These are important findings because the belief that American teens — and children in general — are being grossly overdiagnosed and overmedicated by pushy, perfection-seeking parents, lazy educators and complicit doctors is one of the major tropes of our time. That “they’re all” on something — mostly medication for easily-faked ADHD, as is most frequently charged — is a throw-away line at dinner parties and in casual conversation. What this talk does is trivialize disorders that are real — and cause their sufferers significant suffering and pain. At the very least, mental disorders make the tasks of everyday life — everything from getting homework done to having friends — much harder: more exhausting, more frustrating, more stressful. At worst, they can lead to horrible social isolation and suicide.

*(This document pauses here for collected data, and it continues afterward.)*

`src/rtl/rv32i_div_unit.sv`:
```
// rtl/rv32i_div_unit.sv - iterative radix-2 RV32M divide/remainder unit; optional DIV_REM_REUSE_EN result reuse
module rv32i_div_unit #(
    parameter int XLEN       = 32,
    parameter int REG_ADDR_W = 5
) (
    input  logic                  clk,
    input  logic                  rst,
    input  logic                  start,
    input  logic [1:0]            op,
    input  logic [XLEN-1:0]       rs1_data,
    input  logic [XLEN-1:0]       rs2_data,
    input  logic [REG_ADDR_W-1:0] rd_addr,
    input  logic                  flush,
    output logic                  busy,
    output logic                  wb_valid,
    output logic [REG_ADDR_W-1:0] wb_addr,
    output logic [XLEN-1:0]       wb_data
);
    typedef enum logic [1:0] {IDLE, CALC, DONE} state_t;

    localparam logic [XLEN-1:0] SMIN = {1'b1, {(XLEN-1){1'b0}}};
    localparam logic [XLEN-1:0] ONES = {XLEN{1'b1}};

    state_t                  state;
    logic [4:0]              count;
    logic [XLEN-1:0]         quo_q;
    logic [XLEN-1:0]         rem_q;
    logic [XLEN-1:0]         divisor_q;
    logic [REG_ADDR_W-1:0]   rd_q;
    logic                    op_rem_q;
    logic                    neg_q;
    logic                    neg_r;

    // Operand conditioning in IDLE; op[0]=1 selects the unsigned variants
    logic                    in_signed, rs1_neg, rs2_neg, div_zero, overflow, special;
    logic [XLEN-1:0]         abs1, abs2, special_res;

    assign in_signed   = ~op[0];
    assign rs1_neg     = in_signed & rs1_data[XLEN-1];
    assign rs2_neg     = in_signed & rs2_data[XLEN-1];
    assign abs1        = rs1_neg ? -rs1_data : rs1_data;
    assign abs2        = rs2_neg ? -rs2_data : rs2_data;
    assign div_zero    = (rs2_data == '0);
    assign overflow    = in_signed && (rs1_data == SMIN) && (rs2_data == ONES);
    assign special     = div_zero || overflow;
    assign special_res = div_zero ? (op[1] ? rs1_data : ONES) : (op[1] ? '0 : SMIN);

    // One restoring step; bit XLEN of the trial difference is the borrow
    logic [XLEN:0]           trial;
    logic [XLEN-1:0]         quo_next, rem_next, q_res, r_res;

    assign trial    = {rem_q, quo_q[XLEN-1]} - {1'b0, divisor_q};
    assign rem_next = trial[XLEN] ? {rem_q[XLEN-2:0], quo_q[XLEN-1]} : trial[XLEN-1:0];
    assign quo_next = {quo_q[XLEN-2:0], ~trial[XLEN]};
    assign q_res    = neg_q ? -quo_next : quo_next;
    assign r_res    = neg_r ? -rem_next : rem_next;

    logic                    reuse_hit;
    logic [XLEN-1:0]         reuse_res;

`ifdef DIV_REM_REUSE_EN
    logic                    ent_valid;
    logic                    ent_signed;
    logic [XLEN-1:0]         ent_rs1, ent_rs2, ent_quo, ent_rem;

    assign reuse_hit = ent_valid && (ent_rs1 == rs1_data) && (ent_rs2 == rs2_data)
                       && (ent_signed == in_signed);
    assign reuse_res = op[1] ? ent_rem : ent_quo;

    // Key is captured at launch but only marked valid once the full calculation lands
    always_ff @(posedge clk or posedge rst) begin
        if (rst) begin
            ent_valid  <= 1'b0;
            ent_signed <= 1'b0;
            ent_rs1    <= '0;
            ent_rs2    <= '0;
            ent_quo    <= '0;
            ent_rem    <= '0;
        end else if (flush) begin
            ent_valid <= 1'b0;
        end else if (state == IDLE && start) begin
            if (special) begin
                ent_valid <= 1'b0;
            end else if (!reuse_hit) begin
                ent_valid  <= 1'b0;
                ent_signed <= in_signed;
                ent_rs1    <= rs1_data;
                ent_rs2    <= rs2_data;
            end
        end else if (state == CALC && count == 5'd31) begin
            ent_valid <= 1'b1;
            ent_quo   <= q_res;
            ent_rem   <= r_res;
        end
    end
`else
    assign reuse_hit = 1'b0;
    assign reuse_res = '0;
`endif

    always_ff @(posedge clk or posedge rst) begin
        if (rst) begin
            state     <= IDLE;
            count     <= '0;
            busy      <= 1'b0;
            wb_valid  <= 1'b0;
            wb_addr   <= '0;
            wb_data   <= '0;
            quo_q     <= '0;
            rem_q     <= '0;
            divisor_q <= '0;
            rd_q      <= '0;
            op_rem_q  <= 1'b0;
            neg_q     <= 1'b0;
            neg_r     <= 1'b0;
        end else begin
            wb_valid <= 1'b0;
            case (state)
                IDLE: begin
                    if (start && !flush) begin
                        rd_q     <= rd_addr;
                        op_rem_q <= op[1];
                        busy     <= 1'b1;
                        if (special || reuse_hit) begin
                            state    <= DONE;
                            wb_valid <= (rd_addr != '0);
                            wb_addr  <= rd_addr;
                            wb_data  <= special ? special_res : reuse_res;
                        end else begin
                            state     <= CALC;
                            count     <= '0;
                            quo_q     <= abs1;
                            rem_q     <= '0;
                            divisor_q <= abs2;
                            neg_q     <= rs1_neg ^ rs2_neg;
                            neg_r     <= rs1_neg;
                        end
                    end
                end
                CALC: begin
                    if (flush) begin
                        state <= IDLE;
                        busy  <= 1'b0;
                    end else begin
                        quo_q <= quo_next;
                        rem_q <= rem_next;
                        count <= count + 5'd1;
                        if (count == 5'd31) begin
                            state    <= DONE;
                            wb_valid <= (rd_q != '0);
                            wb_addr  <= rd_q;
                            wb_data  <= op_rem_q ? r_res : q_res;
                        end
                    end
                end
                DONE: begin
                    state <= IDLE;
                    busy  <= 1'b0;
                end
                default: begin
                    state <= IDLE;
                    busy  <= 1'b0;
                end
            endcase
        end
    end
endmodule

```
`config.mk`:
```
export PLATFORM = sky130hd
export DESIGN_NAME = rv32i_div_unit
export DESIGN_NICKNAME = d
export VERILOG_FILES = /design/src/rtl/rv32i_div_unit.sv
export SDC_FILE = /design/constraint.sdc
export NUM_CORES = 1
export LEC_CHECK = 0
export BUFFER_PORTS_ARGS = -buffer_cell sky130_fd_sc_hd__buf_2
export CAP_MARGIN = 20
export CORE_ASPECT_RATIO = 1.5
export CORE_MARGIN = 5
export CORE_UTILIZATION = 40
export CTS_BUF_LIST = sky130_fd_sc_hd__clkbuf_4 sky130_fd_sc_hd__clkbuf_8
export CTS_CLUSTER_SIZE = 12
export DETAILED_ROUTE_END_ITERATION = 7
export HOLD_SLACK_MARGIN = 0.1
export REMOVE_ABC_BUFFERS = 1
export SYNTH_ARGS = -nofsm -noshare
export SYNTH_HDL_FRONTEND = slang
export SYNTH_SLANG_ARGS = --single-unit
```
`constraint.sdc`:
```
create_clock -name clk -period 7.95 [get_ports clk]
set_input_delay 1.1925 -clock clk [delete_from_list [all_inputs] [get_ports clk]]
set_output_delay 1.1925 -clock clk [all_outputs]
set_load 0.005 [all_outputs]
```
Yosys cells after proc, flatten, opt, wreduce, memory -nomap -nowiden
Cells that the tools add are included.
{"block": "classes", "n_eq_ne": 11, "mux": 44, "bitwise": 6, "n_addsub": 6, "reduce_logical": 16}
{"cell": "two-way mux 32 bit", "n": 19}
{"cell": "one-hot mux 32 bit (2 select lines)", "n": 3}
{"cell": "negation 32 bit", "n": 4}
{"cell": "== test 32 bit (second input constant)", "n": 2}
{"cell": "two-way mux 5 bit", "n": 7}
{"cell": "subtractor 33 x 32 -> 33 bit", "n": 1}
{"cell": "zero test 32 bit", "n": 1}
{"cell": "one-hot mux 5 bit (2 select lines)", "n": 2}
{"cell": "!= test 2 bit (second input constant)", "n": 6}
{"cell": "nonzero test 5 bit", "n": 2}
{"cell": "two-way mux 2 bit", "n": 4}
{"cell": "two-way mux 1 bit", "n": 6}
{"cell": "AND reduction 2 bit", "n": 3}
{"cell": "adder 5 x 1 -> 5 bit (second input constant)", "n": 1}
{"cell": "== test 5 bit (second input constant)", "n": 1}
{"cell": "AND reduction 5 bit", "n": 1}
{"cell": "one-hot mux 1 bit (2 select lines)", "n": 2}
{"cell": "one-hot mux 2 bit (2 select lines)", "n": 1}
{"cell": "AND reduction 4 bit", "n": 1}
{"cell": "logical AND 1 bit", "n": 3}
{"cell": "!= test 3 bit (second input constant)", "n": 1}
{"cell": "inverter 1 bit", "n": 3}
{"cell": "AND reduction 3 bit", "n": 1}
{"cell": "bitwise AND 1 bit", "n": 2}
{"cell": "6 further kinds", "n": 6}
{"block": "totals", "out_inout_bits": 39, "input_bits": 75, "register_bits": 150, "elab_cells": 96}

Depth between registers and ports, before layout
Gate-level depths: netlist of the first run.
{"block": "depth", "ltp_word": 8, "depth_mapped": 23, "ltp_nobuf": 21}

Least setup slack after synthesis of the first run
Ideal clock, no wire load.
{"block": "synth_timing", "path_type": "flip-flop to flip-flop", "startpoint": "register quo_q[31]", "endpoint": "register wb_data[28]", "stages_incl_launch_ff": 24, "required_time_ns": 7.856, "arrival_time_ns": 5.515, "period_less_slack_ns": 5.608, "path_buffers": 2, "setup_ns": 0.094, "setup_slack_ns": 2.342, "path_cell_list": "dfrtp_1 inv_1 ha_1 fa_1 nand2b_1 a21oi_1 o21bai_1 a21oi_1 o21a_1 nor2_1 inv_1 clkbuf_1 buf_1 nor2_1 a21oi_1 ha_1 or4b_2 a21oi_1 and4_1 o22ai_2 nor4b_4 a41oi_1 xor2_1 a221oi_2"}
{"block": "synth_via", "elab_chain_cells": 8, "word_cells_on_any_way": 11, "cone_classes": "add/sub: 3; mux: 7; bitwise: 1"}
{"element": "from (decl)", "line": "26", "text": "logic [XLEN-1:0] quo_q;"}
{"element": "from (signal assigned)", "line": "132", "text": "quo_q <= abs1;"}
{"element": "from (signal assigned)", "line": "145", "text": "quo_q <= quo_next;"}
{"element": "subtractor 33 x 32 -> 33 bit", "line": "52", "text": "assign trial = {rem_q, quo_q[XLEN-1]} - {1'b0, divisor_q};"}
{"element": "two-way mux 32 bit / inverter 1 bit (equally long branches)", "line": "53, 54"}
{"element": "negation 32 bit (on tied branches)", "line": "56, 55"}
{"element": "two-way mux 32 bit (on tied branches)", "line": "56, 55"}
{"element": "two-way mux 32 bit *", "line": "152", "text": "wb_data <= op_rem_q ? r_res : q_res;"}
{"element": "two-way mux 32 bit *", "line": "148", "text": "if (count == 5'd31) begin"}
{"element": "two-way mux 32 bit *", "line": "141", "text": "if (flush) begin"}
{"element": "one-hot mux 32 bit (2 select lines) *", "line": "118", "text": "case (state)"}
{"element": "to (signal assigned)", "line": "128", "text": "wb_data <= special ? special_res : reuse_res;"}
{"element": "to (signal assigned)", "line": "152"}
{"element": "to (decl)", "line": "17", "text": "output logic [XLEN-1:0] wb_data"}
Every way passes the cells marked *; elsewhere a longest branch is shown, timed or not. The select of a mux whose other input is x is not followed.
A chain may end at the register's enable or synchronous reset.

Worst setup path in the final report of the first run
Ends and elaborated chain as after synthesis.

==> summary.txt, run 1 <==
clk slew on worst S/H paths = 100 ps
setup TNS = 0 ps
max_slew headroom = 0.247
layout cell share with drive strength beyond 1 = 0.133
first-pass GRT wire length = 64,500 um
Post-CTS Resized = 0
# DRC = 0
Critical R2R Launch = quo_q[31]
Core ar. = 30,400 um^2
post-CTS setup buffers = 0
synthesized area = 12,400 um^2
die area = 34,600 um^2
Cells after DPL = 2,033
Root Buffer = clkbuf_8
Final Cycle Share = 0.797
Final Util = 0.451
Final Non-Filler Cells = 2,065
final setup fails = 0
initial DRC count = 810
Clock Sink Count = 150
synthesized flop and latch total = 150
nets = 1,767
initial core utilization = 0.407
register area share after synthesis = 0.304
H-tree depth = 4
hold_sp = wb_data[4]
Period minus WS final = 6340 ps
Synth Area per Inst = 7.77 um^2
outcome = finished, final reports clean
Slew Viols, Final = 0
Final GP Congestion = 0.885
number of flops mapped to enable cells by yosys = 0
Critical Path AT = 6760 ps
routed via count = 12,100
Die Wd = 153 um
Synth-to-Final Area Change = 10.9%
DRT Pass-1 Iters = 6
Fillers = 3,102
Max FO, Critical Path = 16
crit path launch = quo_q[31]
RSZ-0062 raised after global routing = no
top_reg_cell synth = dfrtp_1
Hold Path Stages = 2
GRT Residual Overflow = 0
Cells after Synth = 1,590
die height = 225 um
Final ANT Viol Nets = 0
post-route clock skew = 18.3 ps
r2r setup slk = 1610 ps
WS Path Type = register to register
clock tree from TritonCTS = yes
P per Cell Area = 171 nW/um^2
Startpoint Class = register
required time worst endpoint = 8370 ps
Max Buffers Root-to-Sink = 2
Final Power = 2340 uW
Wirelength per Cell = 19.7 um
worst r2r path cells = 21
Worst-Margin Slew = 1120 ps
Clock Latency Late Sink = 510 ps
Distinct cells, synth = 89
Hold Slack = 494 ps
vias in the first global route = 11,800
CP Capture Type = register
initial antenna violation count = 1
pin count of the biggest net entering global routing = 93
Inserted Diodes = 0
post-DP HPWL = 30,800 um
Routed WL = 40,600 um
leakage power = 0.00568 uW
YS warnings = 0
ys async rst share = 1.00
all-layer global routing usage = 0.232
io pins = 114
Max Clock Freq = 158 MHz
reg2reg end = wb_data[28]
row cnt = 78
# port buffers = 113
CTS buffer count = 17
worst min-delay path class = register to register
Max IR drop VDD = 0.158 mV
Final Hold Vio Count = 0
Hold-fix buffers, CTS = 0
max_cap viols = 0
Endpoint, Worst Hold = wb_data[4]
vias per cell = 5.86
cell usage after synthesis, drive strengths merged (10+ instances only):
| cell type | instances | area, um^2 |
|---|---|---|
| o21ai | 186 | 938 |
| nand2 | 177 | 667 |
| nor2 | 161 | 607 |
| a21oi | 159 | 803 |
| dfrtp | 150 | 3750 |
| clkbuf | 62 | 233 |
| xnor2 | 62 | 543 |
| xor2 | 61 | 534 |
| inv | 56 | 210 |
| ha | 39 | 488 |
| nor3 | 36 | 196 |
| buf | 29 | 155 |
| a31oi | 27 | 175 |
| nor4 | 27 | 175 |
| o31ai | 26 | 195 |
| o211ai | 25 | 193 |
| mux2i | 24 | 240 |
| or3 | 24 | 155 |
| nand3 | 21 | 105 |
| nand4 | 19 | 119 |
| or4 | 17 | 128 |
| a211oi | 14 | 110 |
| nand2b | 14 | 87.6 |
| a21o | 12 | 90.1 |
| mux2 | 11 | 124 |
| nor2b | 11 | 68.8 |
| o41ai | 11 | 96.3 |
| or2 | 10 | 62.6 |
critical path, stage by stage, from the launching register on:
cell and delay (ps):
dfrtp_1 370, inv_1 70, ha_1 220, fa_1 410
nand2b_1 210, a21oi_1 400, o21bai_1 270, a21oi_1 360
o21a_1 660, nor2_4 70, inv_1 150, nor2_1 50
a21oi_1 210, ha_1 300, or4b_2 600, a21oi_1 250
and4_1 270, o22ai_2 160, nor4b_4 510, a41oi_1 210
xor2_1 210, a221oi_2 270
sequential cells by signal (all words and copies together) (netlist names):
signal / count
busy: 1
count: 5
divisor_q: 32
neg_q: 1
neg_r: 1
op_rem_q: 1
quo_q: 32
rd_q: 5
rem_q: 32
state: 2
wb_addr: 5
wb_data: 32
wb_valid: 1
how the worst max path moves through the flow:
stage | end | slack [ps]
2_1_floorplan | wb_data[28] | 230
3_5_place_dp | wb_data[28] | 1620
6_report | wb_data[28] | 1610
3_3_place_gp | wb_data[28] | 1810
4_1_cts | wb_data[28] | 1600
5_1_grt | wb_data[28] | 1180
layer usage:
metal,global-route usage,up-vias,part of all wire
met1,0.282,5788,0.42
met3,0.0250,70,0.034
met5,0,-,0
met2,0.425,334,0.51
met4,0.0838,0,0.029
li1,-,5902,-
where the power goes:
part,leakage [uW],switching [uW],internal [uW],total [uW]
Sequential,0.00188,77.2,843,920
Clock,0.000226,322,389,711
Combinational,0.00357,441,267,709
Total,0.00568,841,1500,2340
logic make-up (layout without fill, tap and decap cells):
group                      after synthesis  after routing  synth area share
and+or+nand+nor                        551            551             0.216
AOI/OAI and AO/OA                      542            542             0.273
DFF                                    150            150             0.304
buffers and inverters                  149            224            0.0490
xor gates and xnor gates               123            123            0.0872
adders and majority gates               40             40            0.0411
muxes                                   35             35            0.0295
through the flow:
stage	instance area (um^2)	worst slack, ps
floorplan	12000	227
global placement	13200	1810
CTS	13700	1600
global route	13700	1180
finish	13700	1610
detailed placement	13200	1620
cells in the final DEF (no fill, tap or decap), drive strengths merged, types with 25 or more instances in the layout:
master  instances
nor4           27
nor3           36
buf           134
o211ai         25
nand2         177
dfrtp         150
xnor2          62
a31oi          27
nor2          161
ha             39
a21oi         159
o21ai         186
xor2           61
o31ai          26
inv            57
layout make-up:
type / count / area (um^2) / share of cell area
flip-flops and latches: 150 / 3750 / 0.274
multi-input cells: 1291 / 8030 / 0.586
clock inverters: 12 / 200 / 0.0146
clock buffers: 20 / 263 / 0.0192
well taps: 400 / 500 / 0.0365
repair buffers: 134 / 728 / 0.0532
inverters: 58 / 223 / 0.0163
No activity file was read; power rests on OpenSTA's default activity.
==> run 2, diff against run 1 <==
--- a/config.mk
+++ b/config.mk
@@ -5,6 +5,7 @@
 export SDC_FILE = /design/constraint.sdc
 export NUM_CORES = 1
 export LEC_CHECK = 0
+export ABC_AREA = 1
 export BUFFER_PORTS_ARGS = -buffer_cell sky130_fd_sc_hd__buf_2
 export CAP_MARGIN = 20
 export CORE_ASPECT_RATIO = 1.5
==> constraint.sdc (replaced) <==
create_clock -name clk -period 6.1 [get_ports clk]
set_input_delay 0.915 -clock clk [delete_from_list [all_inputs] [get_ports clk]]
set_output_delay 0.915 -clock clk [all_outputs]
set_load 0.005 [all_outputs]
==> run 2 against run 1 <==
  * Clock skew up 4.4 ps
  * Setup slack worse by 360 ps
  * Non-clock buffer count fell by 4
  * Final cell count grew 31%
  * Largest power group is now combinational logic
==> summary.txt, run 2 <==
Multi-input gate area = 8020 um^2
Critical Path Max Stage Delay = 410 ps
number of flops mapped to enable cells by yosys = 0
initial antenna violation count = 0
vias per cell = 5.26
synthesized area = 13,400 um^2
Critical-path top delay cell = fa_1
clock tree from TritonCTS = yes
Cells after Synth = 2,193
layout cell share with drive strength beyond 1 = 0.106
Synth-to-Final Area Change = 9.73%
final setup fails = 0
Final Cycle Share = 0.795
Die Wd = 159 um
count leader, synth = nand2_1
worst min-delay path class = input pin to asynchronous set/reset pin
Final Hold Vio Count = 0
routed via count = 14,200
first-pass GRT wire length = 72,700 um
post-synth top area cell = dfrtp_1
Startpoint Class = register
Core ar. = 33,200 um^2
Hold-fix buffers, CTS = 0
Post-Place Cell Area = 14,300 um^2
Fillers = 3,685
register area = 3750 um^2
leakage power = 0.00775 uW
Clock Sink Count = 150
Routed WL = 46,000 um
CP Capture Type = register
CTS buffer count = 17
dpl ws = 1320 ps
register area share after synthesis = 0.280
commonest non-fill, non-tap cell in the layout = nand2_1
routed wl met2 = 24,000 um
Area contributors post-synth = dfrtp_1, nand2_1, inv_1, o21ai_0, nand3_1
pin count of the biggest net entering global routing = 68
nets = 2,380
Top Metal Used = met4
post-CTS setup buffers = 0
Post-synth top cells = nand2_1, inv_1, nor2_1
Final GP Congestion = 0.911
Worst-Margin Slew = 945 ps
Distinct cells, synth = 53
# port buffers = 113
all-layer global routing usage = 0.244
post-route cell area = 14,700 um^2
# DRC = 0
Max Clock Freq = 206 MHz
WS Path Type = register to register
die area = 37,400 um^2
Critical Path AT = 5250 ps
P per Cell Area = 537 nW/um^2
max_slew headroom = 0.364
GRT Residual Overflow = 0
row cnt = 82
Final Util = 0.442
Clock Latency Late Sink = 510 ps
Critical Path Most Common Cell = nand2_1
Cells after DPL = 2,666
YS warnings = 0
RSZ-0062 raised after global routing = no
max_cap viols = 0
Synth Area per Inst = 6.11 um^2
final worst slack = 1250 ps
post-DP HPWL = 36,000 um
DR WL met3 = 1690 um
H-tree depth = 4
Yosys top cell area share = 0.280
die height = 234 um
Max FO, Critical Path = 7
required time worst endpoint = 6500 ps
io pins = 114
Max IR drop VDD = 0.255 mV
post-route clock skew = 22.7 ps
top_reg_cell synth = dfrtp_1
synthesized flop and latch total = 150
initial DRC count = 977
ys async rst share = 1.00
Root Buffer = clkbuf_8
Slew Viols, Final = 0
most frequent cells in the layout = nand2_1, inv_1, nor2_1, o21ai_0, dfrtp_1
Final ANT Viol Nets = 0
initial core utilization = 0.403
wire length on met1 = 18,500 um
DRT Pass-1 Iters = 5
Period minus WS final = 4850 ps
clk slew on worst S/H paths = 100 ps
vias in the first global route = 13,600
Final Non-Filler Cells = 2,699
Hold Slack = 437 ps
Wirelength per Cell = 17.1 um
Max Buffers Root-to-Sink = 2
outcome = finished, final reports clean
Post-CTS Resized = 0
-- run 2: kinds of logic (layout without fill, tap and decap cells) --
kind of cell / count (synthesis) / count (layout) / synth area share
AOI/OAI and AO/OA: 385 / 385 / 0.157
xor gates and xnor gates: 51 / 51 / 0.0333
adders and majority gates: 40 / 40 / 0.0379
buffers and inverters: 417 / 502 / 0.123
DFF: 150 / 150 / 0.280
muxes: 1 / 1 / 0.000747
other: 0 / 1 / 0
and+or+nand+nor: 1149 / 1149 / 0.368
-- run 2: cell type report --
| cell class | instances | share of cell area |
|---|---|---|
| Multi-Input combinational cell | 1626 | 0.545 |
| Sequential cell | 150 | 0.255 |
| Inverter | 340 | 0.0871 |
| Timing Repair Buffer | 130 | 0.0471 |
| Tap cell | 420 | 0.0357 |
| Clock buffer | 22 | 0.0197 |
| Clock inverter | 10 | 0.00987 |
| Antenna cell | 1 | 0.000170 |
-- run 2: layer usage --
metal  up-vias  global-route usage
met4         0               0.107
met1      6618               0.275
met3        86              0.0304
met2       338               0.458
met5         -                   0
li1       7160                   -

If everyone “has something,” as it’s often put, then no one does. If “they’re all on drugs,” then, clearly, none should be.  The danger of exaggerating the use of psychotropic medications by children and teens is that it denies both the seriousness and the reality of the conditions that drive parents, reluctantly, to seek help for their kids in the first place. The exaggeration has also fed a sense, among many parents, that to seek specialized mental health care is to risk falling victim to the machinations of a pharmaco-industrial-complex that will suck their children in and “drug” them for life. This fear has left many children who really need help with no hope of getting care at all.

Let’s hope that this new study — dry, mind-numbingly number-crunching, as it is — will somehow manage to make headlines. And that it will maybe add some much-needed nuance to the long-overreported story of America’s overmedicated kids.